Princeton University

School of Engineering & Applied Science

High Performance Quantum Cascade Lasers: Loss, Beam Stability, and Gain Engineering

Pierre Bouzi
Engineering Quadrangle J401
Thursday, December 11, 2014 - 11:30am to 1:00pm


Quantum Cascade (QC) lasers are semiconductor devices emitting in the mid-infrared (3-30 μm) and terahertz (3-300 μm) regions of the electromagnetic spectrum. Since their first demonstration by Jerome Faist et. al. in 19941, they have evolved very quickly into high performance devices. In this thesis, we investigate a further increase of the performance of QC devices and, through meticulous device modeling and characterizations, gain a deeper understanding of several of their unique characteristics.
First, in our quest to achieve higher performance, we investigate the effect of growth asymmetries on device transport characteristics.
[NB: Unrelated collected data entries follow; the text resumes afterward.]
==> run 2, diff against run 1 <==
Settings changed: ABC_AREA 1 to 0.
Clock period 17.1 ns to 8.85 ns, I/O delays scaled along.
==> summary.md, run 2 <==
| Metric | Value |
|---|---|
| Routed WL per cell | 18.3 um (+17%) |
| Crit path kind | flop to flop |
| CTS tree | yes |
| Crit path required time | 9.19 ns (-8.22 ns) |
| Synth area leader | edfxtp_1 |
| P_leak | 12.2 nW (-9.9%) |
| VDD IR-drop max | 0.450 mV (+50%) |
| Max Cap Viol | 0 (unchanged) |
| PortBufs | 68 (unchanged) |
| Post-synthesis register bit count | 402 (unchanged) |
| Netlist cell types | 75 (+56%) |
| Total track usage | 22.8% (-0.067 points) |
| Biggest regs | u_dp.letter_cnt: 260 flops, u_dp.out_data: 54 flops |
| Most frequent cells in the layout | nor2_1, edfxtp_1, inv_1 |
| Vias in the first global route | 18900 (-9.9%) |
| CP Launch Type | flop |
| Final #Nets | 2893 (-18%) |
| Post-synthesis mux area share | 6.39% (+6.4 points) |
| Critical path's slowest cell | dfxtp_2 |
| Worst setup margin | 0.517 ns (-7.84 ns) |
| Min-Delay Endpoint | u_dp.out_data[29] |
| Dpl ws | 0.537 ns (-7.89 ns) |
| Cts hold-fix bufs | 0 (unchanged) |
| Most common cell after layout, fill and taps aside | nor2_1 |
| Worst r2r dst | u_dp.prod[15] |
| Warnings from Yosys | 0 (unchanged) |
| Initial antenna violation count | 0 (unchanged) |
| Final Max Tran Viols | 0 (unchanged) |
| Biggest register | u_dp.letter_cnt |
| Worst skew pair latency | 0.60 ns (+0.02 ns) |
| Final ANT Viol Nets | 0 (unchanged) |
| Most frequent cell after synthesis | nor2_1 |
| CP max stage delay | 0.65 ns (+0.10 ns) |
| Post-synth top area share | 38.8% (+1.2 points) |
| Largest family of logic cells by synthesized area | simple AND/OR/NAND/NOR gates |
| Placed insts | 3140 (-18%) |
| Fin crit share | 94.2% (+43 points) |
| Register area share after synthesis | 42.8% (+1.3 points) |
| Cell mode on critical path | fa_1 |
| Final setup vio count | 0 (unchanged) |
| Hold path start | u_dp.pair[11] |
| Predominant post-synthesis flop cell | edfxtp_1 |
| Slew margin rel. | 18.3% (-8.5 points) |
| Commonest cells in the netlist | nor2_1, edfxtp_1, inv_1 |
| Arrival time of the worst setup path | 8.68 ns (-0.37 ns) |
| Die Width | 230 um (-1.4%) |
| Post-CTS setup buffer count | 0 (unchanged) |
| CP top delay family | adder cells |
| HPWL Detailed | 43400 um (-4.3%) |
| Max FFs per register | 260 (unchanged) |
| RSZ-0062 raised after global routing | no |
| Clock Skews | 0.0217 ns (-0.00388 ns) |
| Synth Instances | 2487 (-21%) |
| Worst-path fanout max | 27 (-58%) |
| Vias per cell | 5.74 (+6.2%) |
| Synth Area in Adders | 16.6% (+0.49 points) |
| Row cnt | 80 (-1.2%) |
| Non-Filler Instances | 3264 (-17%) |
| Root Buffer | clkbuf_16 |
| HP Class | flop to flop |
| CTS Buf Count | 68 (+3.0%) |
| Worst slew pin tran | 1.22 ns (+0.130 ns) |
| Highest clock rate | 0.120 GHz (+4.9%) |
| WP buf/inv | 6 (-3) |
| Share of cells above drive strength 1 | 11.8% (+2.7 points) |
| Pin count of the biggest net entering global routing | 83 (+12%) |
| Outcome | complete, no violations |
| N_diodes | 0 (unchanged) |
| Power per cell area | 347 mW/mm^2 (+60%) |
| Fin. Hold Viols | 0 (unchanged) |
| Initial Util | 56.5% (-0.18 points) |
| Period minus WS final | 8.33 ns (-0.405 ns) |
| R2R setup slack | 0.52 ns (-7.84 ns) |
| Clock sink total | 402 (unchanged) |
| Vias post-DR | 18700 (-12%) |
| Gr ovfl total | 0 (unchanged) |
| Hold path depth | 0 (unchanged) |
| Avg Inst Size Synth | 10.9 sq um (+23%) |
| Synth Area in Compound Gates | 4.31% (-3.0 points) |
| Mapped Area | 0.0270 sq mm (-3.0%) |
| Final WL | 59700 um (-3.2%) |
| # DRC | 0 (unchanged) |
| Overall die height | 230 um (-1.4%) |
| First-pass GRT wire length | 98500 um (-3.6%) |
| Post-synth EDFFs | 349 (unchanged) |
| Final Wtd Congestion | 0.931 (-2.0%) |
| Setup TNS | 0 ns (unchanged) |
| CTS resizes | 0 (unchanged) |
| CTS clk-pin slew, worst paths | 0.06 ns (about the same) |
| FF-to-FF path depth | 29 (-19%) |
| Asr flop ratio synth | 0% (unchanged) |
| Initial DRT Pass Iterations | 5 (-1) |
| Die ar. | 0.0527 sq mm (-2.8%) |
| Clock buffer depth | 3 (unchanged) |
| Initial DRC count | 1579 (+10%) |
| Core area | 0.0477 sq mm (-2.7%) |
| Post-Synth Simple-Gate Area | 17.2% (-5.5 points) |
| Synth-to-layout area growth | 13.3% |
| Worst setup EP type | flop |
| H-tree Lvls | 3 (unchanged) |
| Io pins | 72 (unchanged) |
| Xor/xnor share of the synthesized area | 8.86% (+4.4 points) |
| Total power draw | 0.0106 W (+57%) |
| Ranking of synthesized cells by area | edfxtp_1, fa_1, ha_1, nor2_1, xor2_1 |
==> src/rtl/ccp_pkg.sv <==
// Shared types, constants and microcode encodings for the column crack partition block.
`timescale 1ns / 1ps
`default_nettype none

package ccp_pkg;

  localparam int ROWS    = 1024;
  localparam int COLUMNS = 2;
  localparam int ROW_W   = $clog2(ROWS);
  localparam int COL_W   = 1;
  localparam int PTR_W   = $clog2(ROWS + 1);
  localparam int DATA_W  = 32;
  localparam int CMD_W   = 2;
  localparam int STEP_W  = 5;

  // Input word layout, lowest bit first.
  localparam int OFF_ROW = 0;
  localparam int OFF_COL = OFF_ROW + ROW_W;
  localparam int OFF_MIN = OFF_COL + COL_W;
  localparam int OFF_MAX = OFF_MIN + DATA_W;
  localparam int OFF_LO  = OFF_MAX + DATA_W;
  localparam int OFF_HI  = OFF_LO + PTR_W;
  localparam int OFF_KL  = OFF_HI + PTR_W;
  localparam int OFF_KR  = OFF_KL + DATA_W;
  localparam int IN_BITS = OFF_KR + DATA_W;
  localparam int IN_TDATA_W = ((IN_BITS + 7) / 8) * 8;

  // Output word layout, lowest bit first.
  localparam int OFF_S1   = 0;
  localparam int OFF_S2   = OFF_S1 + PTR_W;
  localparam int OFF_RMIN = OFF_S2 + PTR_W;
  localparam int OFF_RMAX = OFF_RMIN + DATA_W;
  localparam int OUT_BITS = OFF_RMAX + DATA_W;
  localparam int OUT_TDATA_W = ((OUT_BITS + 7) / 8) * 8;

  typedef enum logic [CMD_W-1:0] {
    CMD_WRITE  = 2'd0,
    CMD_READ   = 2'd1,
    CMD_CRACK2 = 2'd2,
    CMD_CRACK3 = 2'd3
  } cmd_t;

  typedef struct packed {
    logic [DATA_W-1:0] maxv;
    logic [DATA_W-1:0] minv;
  } entry_t;

  typedef entry_t [COLUMNS-1:0] row_t;

  typedef enum logic [1:0] {
    RD_NONE  = 2'd0,
    RD_LEFT  = 2'd1,
    RD_RIGHT = 2'd2,
    RD_ROW   = 2'd3
  } rd_sel_t;

  typedef enum logic [1:0] {
    WR_NONE   = 2'd0,
    WR_ENTRY  = 2'd1,
    WR_SWAP_A = 2'd2,
    WR_SWAP_B = 2'd3
  } wr_sel_t;

  typedef enum logic [3:0] {
    OP_NONE    = 4'd0,
    OP_INIT1   = 4'd1,
    OP_INIT2   = 4'd2,
    OP_CAP_L   = 4'd3,
    OP_CAP_R   = 4'd4,
    OP_INC_L   = 4'd5,
    OP_DEC_R   = 4'd6,
    OP_INC_DEC = 4'd7,
    OP_SAVE    = 4'd8
  } op_t;

  typedef enum logic [2:0] {
    C_NEVER       = 3'd0,
    C_ALWAYS      = 3'd1,
    C_OUTER_DONE  = 3'd2,
    C_LESS        = 3'd3,
    C_INNER_STOP  = 3'd4,
    C_NO_SWAP     = 3'd5,
    C_PASS2       = 3'd6
  } cond_t;

  typedef logic [STEP_W-1:0] step_t;

  localparam step_t ST_IDLE     = 5'd0;
  localparam step_t ST_WRITE    = 5'd1;
  localparam step_t ST_READ     = 5'd2;
  localparam step_t ST_READ_OUT = 5'd3;
  localparam step_t ST_CRACK    = 5'd4;
  localparam step_t ST_OUTER    = 5'd5;
  localparam step_t ST_TEST_L   = 5'd6;
  localparam step_t ST_INNER    = 5'd7;
  localparam step_t ST_TEST_R   = 5'd8;
  localparam step_t ST_DEC      = 5'd9;
  localparam step_t ST_SWAP_CHK = 5'd10;
  localparam step_t ST_SWAP_A   = 5'd11;
  localparam step_t ST_SWAP_B   = 5'd12;
  localparam step_t ST_STEP_INC = 5'd13;
  localparam step_t ST_PASS_END = 5'd14;
  localparam step_t ST_FINISH   = 5'd15;
  localparam step_t ST_CRACK2   = 5'd16;

  typedef struct packed {
    rd_sel_t rd;
    wr_sel_t wr;
    op_t     op;
    cond_t   cond;
    logic    fin;
    step_t   target;
  } ucode_t;

  typedef struct packed {
    rd_sel_t rd;
    wr_sel_t wr;
    op_t     op;
    logic    fin;
    logic    go;
    logic    accept;
  } ctrl_t;

  typedef struct packed {
    logic outer_done;
    logic less;
    logic inner_stop;
    logic no_swap;
    logic pass2;
  } flags_t;

endpackage

`default_nettype wire

==> src/rtl/ccp_sequencer.sv <==
// Microcode store and step counter that steer the partition datapath.
`timescale 1ns / 1ps
`default_nettype none

module ccp_sequencer (
  input  wire logic            clk,
  input  wire logic            rst,
  input  wire logic            in_valid,
  input  wire ccp_pkg::cmd_t   cmd,
  input  wire ccp_pkg::flags_t flags,
  input  wire logic            out_free,
  output logic                 ready,
  output ccp_pkg::ctrl_t       ctrl
);

  ccp_pkg::step_t  pc;
  ccp_pkg::step_t  pc_next;
  ccp_pkg::step_t  entry;
  ccp_pkg::ucode_t cw;
  logic            idle;
  logic            go;
  logic            cond_true;

  // Control store: one word per step.
  always_comb begin
    cw = '{rd: ccp_pkg::RD_NONE, wr: ccp_pkg::WR_NONE, op: ccp_pkg::OP_NONE,
           cond: ccp_pkg::C_NEVER, fin: 1'b0, target: ccp_pkg::ST_IDLE};
    case (pc)
      ccp_pkg::ST_WRITE: begin
        cw.wr = ccp_pkg::WR_ENTRY;
        cw.cond = ccp_pkg::C_ALWAYS;
        cw.fin = 1'b1;
      end
      ccp_pkg::ST_READ: begin
        cw.rd = ccp_pkg::RD_ROW;
      end
      ccp_pkg::ST_READ_OUT: begin
        cw.cond = ccp_pkg::C_ALWAYS;
        cw.fin = 1'b1;
      end
      ccp_pkg::ST_CRACK: begin
        cw.op = ccp_pkg::OP_INIT1;
      end
      ccp_pkg::ST_OUTER: begin
        cw.rd = ccp_pkg::RD_LEFT;
        cw.cond = ccp_pkg::C_OUTER_DONE;
        cw.target = ccp_pkg::ST_PASS_END;
      end
      ccp_pkg::ST_TEST_L: begin
        cw.op = ccp_pkg::OP_CAP_L;
        cw.cond = ccp_pkg::C_LESS;
        cw.target = ccp_pkg::ST_STEP_INC;
      end
      ccp_pkg::ST_INNER: begin
        cw.rd = ccp_pkg::RD_RIGHT;
        cw.cond = ccp_pkg::C_INNER_STOP;
        cw.target = ccp_pkg::ST_SWAP_CHK;
      end
      ccp_pkg::ST_TEST_R: begin
        cw.op = ccp_pkg::OP_CAP_R;
        cw.cond = ccp_pkg::C_LESS;
        cw.target = ccp_pkg::ST_SWAP_CHK;
      end
      ccp_pkg::ST_DEC: begin
        cw.op = ccp_pkg::OP_DEC_R;
        cw.cond = ccp_pkg::C_ALWAYS;
        cw.target = ccp_pkg::ST_INNER;
      end
      ccp_pkg::ST_SWAP_CHK: begin
        cw.cond = ccp_pkg::C_NO_SWAP;
        cw.target = ccp_pkg::ST_OUTER;
      end
      ccp_pkg::ST_SWAP_A: begin
        cw.wr = ccp_pkg::WR_SWAP_A;
      end
      ccp_pkg::ST_SWAP_B: begin
        cw.wr = ccp_pkg::WR_SWAP_B;
        cw.op = ccp_pkg::OP_INC_DEC;
        cw.cond = ccp_pkg::C_ALWAYS;
        cw.target = ccp_pkg::ST_OUTER;
      end
      ccp_pkg::ST_STEP_INC: begin
        cw.op = ccp_pkg::OP_INC_L;
        cw.cond = ccp_pkg::C_ALWAYS;
        cw.target = ccp_pkg::ST_OUTER;
      end
      ccp_pkg::ST_PASS_END: begin
        cw.op = ccp_pkg::OP_SAVE;
        cw.cond = ccp_pkg::C_PASS2;
        cw.target = ccp_pkg::ST_CRACK2;
      end
      ccp_pkg::ST_FINISH: begin
        cw.cond = ccp_pkg::C_ALWAYS;
        cw.fin = 1'b1;
      end
      ccp_pkg::ST_CRACK2: begin
        cw.op = ccp_pkg::OP_INIT2;
        cw.cond = ccp_pkg::C_ALWAYS;
        cw.target = ccp_pkg::ST_OUTER;
      end
      default: begin
      end
    endcase
  end

  always_comb begin
    case (cw.cond)
      ccp_pkg::C_ALWAYS:     cond_true = 1'b1;
      ccp_pkg::C_OUTER_DONE: cond_true = flags.outer_done;
      ccp_pkg::C_LESS:       cond_true = flags.less;
      ccp_pkg::C_INNER_STOP: cond_true = flags.inner_stop;
      ccp_pkg::C_NO_SWAP:    cond_true = flags.no_swap;
      ccp_pkg::C_PASS2:      cond_true = flags.pass2;
      default:               cond_true = 1'b0;
    endcase
  end

  always_comb begin
    case (cmd)
      ccp_pkg::CMD_WRITE: entry = ccp_pkg::ST_WRITE;
      ccp_pkg::CMD_READ:  entry = ccp_pkg::ST_READ;
      default:            entry = ccp_pkg::ST_CRACK;
    endcase
  end

  assign idle  = (pc == ccp_pkg::ST_IDLE);
  assign ready = idle;
  // A final step waits here until the output register can take the result.
  assign go    = !(cw.fin && !out_free);

  always_comb begin
    if (idle) begin
      pc_next = in_valid ? entry : ccp_pkg::ST_IDLE;
    end else if (!go) begin
      pc_next = pc;
    end else if (cond_true) begin
      pc_next = cw.target;
    end else begin
      pc_next = pc + 1'b1;
    end
  end

  always_ff @(posedge clk) begin
    if (rst) begin
      pc <= ccp_pkg::ST_IDLE;
    end else begin
      pc <= pc_next;
    end
  end

  assign ctrl = '{rd: cw.rd, wr: cw.wr, op: cw.op, fin: cw.fin, go: go,
                  accept: idle && in_valid};

endmodule

`default_nettype wire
Through a symmetric active core design, we find that interface roughness and ionized impurity scattering induced by dopant migration play a significant role in carrier transport through the device.
Understanding how interface roughness affects intersubband scattering, in turn, we engineer the gain in QC devices by placing monolayer barriers at specific locations within the device band structure. Preliminary measurement results from modified devices reveal a 50% decrease in the emission broadening compared to the control structures, which should lead to a two-fold increase in gain.
A special class of so-called "strong coupling" QC lasers recently emerged with high power efficiency at cryogenic temperatures. However their performances decay rather rapidly with temperature in both pulsed and continuous wave modes. Through detailed measurements and analysis, we investigate several possible causes of this shortcoming and propose design modifications for temperature performance improvement.
While the strong coupling devices are efficient and powerful, they often suffer from beam steering at high power. Here, we first identify the root of this pointing instability to be from non-linear interactions between multiple transverse modes. Then, we employ focused ion beam (FIB) milling to etch small lateral constrictions on top of the devices and fill them with metal. This has the effect of greatly reducing the intensity of higher order transverse modes as they propagate through the cavity.
A good grasp of the microscopic details involved in QC device operations will result in better lasers, with high beam quality. This, in turn, will enable new applications, such as the detection of SO2 isotopologues in outer space.